§ **What to do**: If a line in the entries includes "report", show that line.
=== Given data ===
**config.mk**
```make
export PLATFORM = sky130hd
export DESIGN_NAME = id_stage_block
export DESIGN_NICKNAME = d
export VERILOG_FILES = /design/src/rtl/id_stage_block.sv
export SDC_FILE = /design/constraint.sdc
export NUM_CORES = 1
export LEC_CHECK = 0
export BUFFER_PORTS_ARGS = -buffer_cell sky130_fd_sc_hd__clkbuf_2
export CAP_MARGIN = 10
export CORE_MARGIN = 2
export CORE_UTILIZATION = 44
export CTS_CLUSTER_DIAMETER = 100
export CTS_CLUSTER_SIZE = 28
export DETAILED_ROUTE_END_ITERATION = 16
export PLACE_DENSITY = 0.77
export SETUP_SLACK_MARGIN = 0.4
export SLEW_MARGIN = 5
export SYNTH_ARGS = -nofsm -noshare
export SYNTH_HDL_FRONTEND = slang
export SYNTH_SLANG_ARGS = --single-unit
```
**constraint.sdc**
```tcl
create_clock -name clk -period 3.5 [get_ports clk]
set_input_delay 0.7 -clock clk [delete_from_list [all_inputs] [get_ports clk]]
set_output_delay 0.7 -clock clk [all_outputs]
set_load 0.02 [all_outputs]
```
**src/rtl/id_stage_block.sv**
```systemverilog
// Instruction-decode stage: decodes the fetched word into the ID/EX register, detects hazards and
// resolves BEQ/BNE/J/JAL in ID. Optional sticky illegal-opcode flag under `ID_ILLEGAL_OP_EN.
module id_stage_block (
    input  logic        clk,
    input  logic        reset,
    input  logic [31:0] ins,
    input  logic [15:0] current_address,
    input  logic [31:0] rs_data,
    input  logic [31:0] rt_data,
    output logic [4:0]  rs_addr,
    output logic [4:0]  rt_addr,
    output logic        stall,
    output logic        stall_pm,
    output logic        pc_mux_sel,
    output logic [15:0] jmp_loc,
    output logic        ex_valid,
    output logic [5:0]  ex_opcode,
    output logic [5:0]  ex_funct,
    output logic [31:0] ex_rs_val,
    output logic [31:0] ex_rt_val,
    output logic [31:0] ex_imm,
    output logic [4:0]  ex_dest,
    output logic        ex_wr_en,
    output logic        ex_mem_rd,
    output logic        ex_mem_wr,
    output logic [15:0] ex_pc
`ifdef ID_ILLEGAL_OP_EN
    ,
    output logic        illegal_op
`endif
);

    logic [15:0] id_pc_q;
    logic        squash_q;

    logic [5:0]  op;
    logic [4:0]  rd;
    logic        is_r, is_addi, is_lw, is_sw, is_beq, is_bne, is_j, is_jal, legal;
    logic [4:0]  dec_dest;
    logic        dec_wr, dec_mrd, dec_mwr;
    logic [31:0] dec_imm;
    logic [15:0] pc_plus1;
    logic        reads_rs, reads_rt, load_use, br_haz, haz;
    logic        take_jump, take_br, redirect, issue;

    assign op      = ins[31:26];
    assign rs_addr = ins[25:21];
    assign rt_addr = ins[20:16];
    assign rd      = ins[15:11];

    assign is_r    = (op == 6'b000000);
    assign is_addi = (op == 6'b001000);
    assign is_lw   = (op == 6'b100011);
    assign is_sw   = (op == 6'b101011);
    assign is_beq  = (op == 6'b000100);
    assign is_bne  = (op == 6'b000101);
    assign is_j    = (op == 6'b000010);
    assign is_jal  = (op == 6'b000011);
    assign legal   = is_r | is_addi | is_lw | is_sw | is_beq | is_bne | is_j | is_jal;

    assign pc_plus1 = id_pc_q + 16'd1;

    always_comb begin
        dec_dest = 5'd0;
        dec_wr   = 1'b0;
        dec_mrd  = 1'b0;
        dec_mwr  = 1'b0;
        dec_imm  = {{16{ins[15]}}, ins[15:0]};
        if (is_r) begin
            dec_dest = rd;
            dec_wr   = (rd != 5'd0);
        end else if (is_addi) begin
            dec_dest = rt_addr;
            dec_wr   = 1'b1;
        end else if (is_lw) begin
            dec_dest = rt_addr;
            dec_wr   = 1'b1;
            dec_mrd  = 1'b1;
        end else if (is_sw) begin
            dec_mwr  = 1'b1;
        end else if (is_jal) begin
            dec_dest = 5'd31;
            dec_wr   = 1'b1;
            dec_imm  = {16'd0, pc_plus1};
        end
    end

    // A squashed slot is dead: it can neither stall nor redirect.
    assign reads_rs = ~(is_j | is_jal);
    assign reads_rt = is_r | is_sw | is_beq | is_bne;
    assign load_use = ex_valid & ex_mem_rd & (ex_dest != 5'd0) &
                      ((reads_rs & (ex_dest == rs_addr)) | (reads_rt & (ex_dest == rt_addr)));
    assign br_haz   = (is_beq | is_bne) & ex_valid & ex_wr_en &
                      ((ex_dest == rs_addr) | (ex_dest == rt_addr));
    assign haz      = ~squash_q & (load_use | br_haz);

    assign stall    = haz;
    assign stall_pm = haz;

    assign take_jump  = is_j | is_jal;
    assign take_br    = (is_beq & (rs_data == rt_data)) | (is_bne & (rs_data != rt_data));
    assign redirect   = ~haz & ~squash_q & (take_jump | take_br);
    assign pc_mux_sel = redirect;
    assign jmp_loc    = !redirect ? 16'd0 :
                        take_jump ? ins[15:0] : (pc_plus1 + ins[15:0]);

    assign issue = ~haz & ~squash_q & legal;

    always_ff @(posedge clk or negedge reset) begin
        if (!reset) begin
            id_pc_q   <= 16'd0;
            squash_q  <= 1'b0;
            ex_valid  <= 1'b0;
            ex_opcode <= 6'd0;
            ex_funct  <= 6'd0;
            ex_rs_val <= 32'd0;
            ex_rt_val <= 32'd0;
            ex_imm    <= 32'd0;
            ex_dest   <= 5'd0;
            ex_wr_en  <= 1'b0;
            ex_mem_rd <= 1'b0;
            ex_mem_wr <= 1'b0;
            ex_pc     <= 16'd0;
        end else begin
            if (!stall) begin
                id_pc_q <= current_address;
            end
            squash_q <= redirect;
            if (issue) begin
                ex_valid  <= 1'b1;
                ex_opcode <= op;
                ex_funct  <= ins[5:0];
                ex_rs_val <= rs_data;
                ex_rt_val <= rt_data;
                ex_imm    <= dec_imm;
                ex_dest   <= dec_dest;
                ex_wr_en  <= dec_wr;
                ex_mem_rd <= dec_mrd;
                ex_mem_wr <= dec_mwr;
                ex_pc     <= id_pc_q;
            end else begin
                ex_valid  <= 1'b0;
                ex_opcode <= 6'd0;
                ex_funct  <= 6'd0;
                ex_rs_val <= 32'd0;
                ex_rt_val <= 32'd0;
                ex_imm    <= 32'd0;
                ex_dest   <= 5'd0;
                ex_wr_en  <= 1'b0;
                ex_mem_rd <= 1'b0;
                ex_mem_wr <= 1'b0;
                ex_pc     <= 16'd0;
            end
        end
    end

`ifdef ID_ILLEGAL_OP_EN
    always_ff @(posedge clk or negedge reset) begin
        if (!reset) begin
            illegal_op <= 1'b0;
        end else if (~haz & ~squash_q & ~legal) begin
            illegal_op <= 1'b1;
        end
    end
`endif

endmodule

```
# ---- Word level (Yosys, flattened, before mapping)
# Cells that the tools add are included.
dict set report word_totals {
  regBits 150
  in_bits 114
  out_inout_bits 162
  word_cells 98
}
dict set report classes {
  add_sub_neg 2
  eq_ne 11
  muxes 35
  bitwise_logic 34
  reduce_logical 3
}
# op n
set ops {}
lappend ops {{two-way mux 32 bit} 8}
lappend ops {{two-way mux 16 bit} 3}
lappend ops {{== test 32 bit} 1}
lappend ops {{inequality test 32 bit} 1}
lappend ops {{two-way mux 5 bit} 6}
lappend ops {{OR 1 bit} 17}
lappend ops {{adder 16 x 1 -> 16 bit (second input constant)} 1}
lappend ops {{adder 16 bit} 1}
lappend ops {{two-way mux 1 bit} 16}
lappend ops {{AND 1 bit} 14}
lappend ops {{== test 6 x 2 -> 1 bit (second input constant)} 2}
lappend ops {{== test 6 x 3 -> 1 bit (second input constant)} 2}
lappend ops {{== test 6 bit (second input constant)} 2}
lappend ops {{two-way mux 6 bit} 2}
lappend ops {{== test 5 bit} 2}
lappend ops {{nonzero test 5 bit} 2}
lappend ops {{== test 6 x 4 -> 1 bit (second input constant)} 1}
lappend ops {{logical NOT 6 bit} 1}
lappend ops {{NOT 1 bit} 3}

# ---- Longest topological paths before layout
dict set report logic_depth {
  ltp_word 13
  mapped_depth 14
  ltp_nobuf 13
}

# ---- Worst setup path before layout
# No wires, ideal clock.
dict set report synth_timing {
  path_type {register to output}
  from {register id_pc_q[0]}
  to {output port jmp_loc[13]}
  t_arrival_ns 3.057
  required_time_ns 2.800
  slack_ns -0.257
  path_stages_with_launch 15
  n_path_buf 1
  cell_sequence {dfrtp_1 -> ha_1 -> nand3_1 -> inv_1 -> nand3_1 -> xor2_1 -> inv_1 -> ha_1 -> clkbuf_1 -> a21oi_1 -> o21ai_0 -> or4b_2 -> o21ai_0 -> o21ai_0 -> a21oi_1}
}
dict set report synth_via {
  elab_chain_cells 4
}
# element line
set synth_lines {}
lappend synth_lines {{start, declared} 33} ;# logic [15:0] id_pc_q;
lappend synth_lines {{start signal, assigned} 126} ;# id_pc_q <= current_address;
lappend synth_lines {{adder 16 x 1 -> 16 bit} 61} ;# assign pc_plus1 = id_pc_q + 16'd1;
lappend synth_lines {{adder 16 bit} 105} ;# take_jump ? ins[15:0] : (pc_plus1 + ins[15:0]);
lappend synth_lines {{two-way mux 16 bit} 105}
lappend synth_lines {{two-way mux 16 bit} 104} ;# assign jmp_loc = !redirect ? 16'd0 :
lappend synth_lines {{end, declared} 15} ;# output logic [15:0] jmp_loc,
# No other way between the ends.

# ---- Worst setup path in the final report
dict set report layout_timing {
  from {register id_pc_q[3]}
  to {output port jmp_loc[15]}
}
# The elaborated chain is that of the path after synthesis.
===
§ **Result**:
dict set report word_totals {
dict set report classes {
dict set report logic_depth {
dict set report synth_timing {
dict set report synth_via {
# ---- Worst setup path in the final report
dict set report layout_timing {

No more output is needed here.